= IATP Food and Society Fellows =

The IATP Food and Society Fellows Program provides two-year, part-time fellowships to professionals working to address health, social justice, economic viability, environmental, and other issues in food and farming systems.

== History ==
The program started in 2001 as a collaboration between the Jefferson Institute and the Institute for Agriculture and Trade Policy (IATP), with the guidance and support of the W.K. Kellogg Foundation. The program is currently administered by IATP and funded by the W.K. Kellogg Foundation and the Woodcock Foundation.
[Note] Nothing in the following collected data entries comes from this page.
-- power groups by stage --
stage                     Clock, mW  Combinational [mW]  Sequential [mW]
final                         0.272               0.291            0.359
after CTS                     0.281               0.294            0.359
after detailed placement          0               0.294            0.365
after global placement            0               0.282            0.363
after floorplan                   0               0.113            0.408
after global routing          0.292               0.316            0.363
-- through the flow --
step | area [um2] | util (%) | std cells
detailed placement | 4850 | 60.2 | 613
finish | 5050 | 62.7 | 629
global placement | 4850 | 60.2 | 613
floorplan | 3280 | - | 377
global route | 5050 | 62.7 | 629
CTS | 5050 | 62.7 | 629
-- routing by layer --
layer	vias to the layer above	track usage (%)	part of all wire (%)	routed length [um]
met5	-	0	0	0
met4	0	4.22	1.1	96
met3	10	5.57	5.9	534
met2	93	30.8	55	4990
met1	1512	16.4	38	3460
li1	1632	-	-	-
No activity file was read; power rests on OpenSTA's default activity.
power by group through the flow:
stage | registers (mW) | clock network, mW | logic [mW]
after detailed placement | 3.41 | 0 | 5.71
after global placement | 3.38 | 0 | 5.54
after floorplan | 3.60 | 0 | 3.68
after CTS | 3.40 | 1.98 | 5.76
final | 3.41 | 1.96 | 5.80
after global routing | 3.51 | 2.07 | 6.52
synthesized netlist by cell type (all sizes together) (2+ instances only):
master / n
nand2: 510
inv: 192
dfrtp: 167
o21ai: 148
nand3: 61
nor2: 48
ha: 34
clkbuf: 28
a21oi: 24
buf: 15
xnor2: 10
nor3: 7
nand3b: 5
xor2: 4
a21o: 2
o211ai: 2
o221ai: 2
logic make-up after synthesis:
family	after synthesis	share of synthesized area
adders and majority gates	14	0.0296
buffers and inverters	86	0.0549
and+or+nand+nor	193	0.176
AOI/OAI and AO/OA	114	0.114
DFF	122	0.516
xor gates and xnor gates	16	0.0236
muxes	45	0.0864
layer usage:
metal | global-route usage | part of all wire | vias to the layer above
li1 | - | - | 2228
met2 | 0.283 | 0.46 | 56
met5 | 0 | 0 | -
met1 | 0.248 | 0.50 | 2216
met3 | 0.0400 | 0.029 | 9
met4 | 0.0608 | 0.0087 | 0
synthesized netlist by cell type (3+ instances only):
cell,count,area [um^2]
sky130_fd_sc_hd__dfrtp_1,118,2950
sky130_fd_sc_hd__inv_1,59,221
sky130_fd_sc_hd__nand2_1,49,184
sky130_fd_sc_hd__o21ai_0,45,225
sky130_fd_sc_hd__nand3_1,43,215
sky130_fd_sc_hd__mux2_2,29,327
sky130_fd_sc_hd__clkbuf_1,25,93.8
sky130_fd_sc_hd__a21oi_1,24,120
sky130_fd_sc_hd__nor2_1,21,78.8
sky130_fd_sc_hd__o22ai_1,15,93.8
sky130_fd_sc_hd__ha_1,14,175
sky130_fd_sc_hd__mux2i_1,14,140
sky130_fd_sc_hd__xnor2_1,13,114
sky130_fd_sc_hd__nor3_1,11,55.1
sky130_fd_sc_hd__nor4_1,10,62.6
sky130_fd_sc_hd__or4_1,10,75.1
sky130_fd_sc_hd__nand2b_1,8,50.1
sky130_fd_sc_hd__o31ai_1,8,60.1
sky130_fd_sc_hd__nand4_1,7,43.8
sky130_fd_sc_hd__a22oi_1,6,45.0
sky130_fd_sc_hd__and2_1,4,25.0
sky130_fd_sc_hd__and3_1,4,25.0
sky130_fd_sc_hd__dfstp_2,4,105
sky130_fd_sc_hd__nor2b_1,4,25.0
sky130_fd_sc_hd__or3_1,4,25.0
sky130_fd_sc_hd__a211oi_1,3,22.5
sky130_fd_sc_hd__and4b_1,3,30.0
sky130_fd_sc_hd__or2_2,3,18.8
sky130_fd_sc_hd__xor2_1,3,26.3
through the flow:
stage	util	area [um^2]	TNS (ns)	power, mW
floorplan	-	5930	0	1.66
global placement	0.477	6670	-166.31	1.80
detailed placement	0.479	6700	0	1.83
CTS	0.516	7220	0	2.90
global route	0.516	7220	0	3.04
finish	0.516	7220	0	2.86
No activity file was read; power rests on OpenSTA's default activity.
Generally, 8-12 fellows are selected each year; 72 fellows have been selected through 2009.

==Food and Society Fellows==
Food and Society Fellows organized by the year of their award.

2009-2010

Elizabeth Ü, financial analyst, sustainable food system enterprises

Fred Bahnson, farmer and writer, co-founder of Anatoth Community Garden

Nicole Betancourt, social entrepreneur, co-founder of the Food Theater Project

Alethia Carr, public health administrator

Debra Eschmeyer, farmer, writer, food justice advocate with the FoodCorps

Andy Fisher, co-founder, Community Food Security Coalition

Shalini Kantayya, filmmaker, eco-activist

Erin MacDougall, healthy food specialist and scientist with the King County Food and Fitness Initiative

Sean Sellers, organizer with the Coalition of Immokalee Workers

2008-2009

Zoë Bradury, organic farmer, freelance writer

Patty Cantrell, program director, Michigan Land Use Institute

Roger Doiron, founding director, Kitchen Gardeners International

Curt Ellis, filmmaker, food advocate and co-founder and executive of FoodCorps

Jim Goodman, journalist and organic farmer

Alissa Hamilton, lawyer, author of Squeezed: What You Don't Know about Orange Juice

Rose Hayden-Smith, garden educator and historian

Arnell Hinkle, community food coach, founder of California Adolescent Nutrition and Fitness

Andrea King-Collier, freelance journalist

Lisa Kivirist, innkeeper, farmer, author of Rural Renaissance and "ECOpreneuring"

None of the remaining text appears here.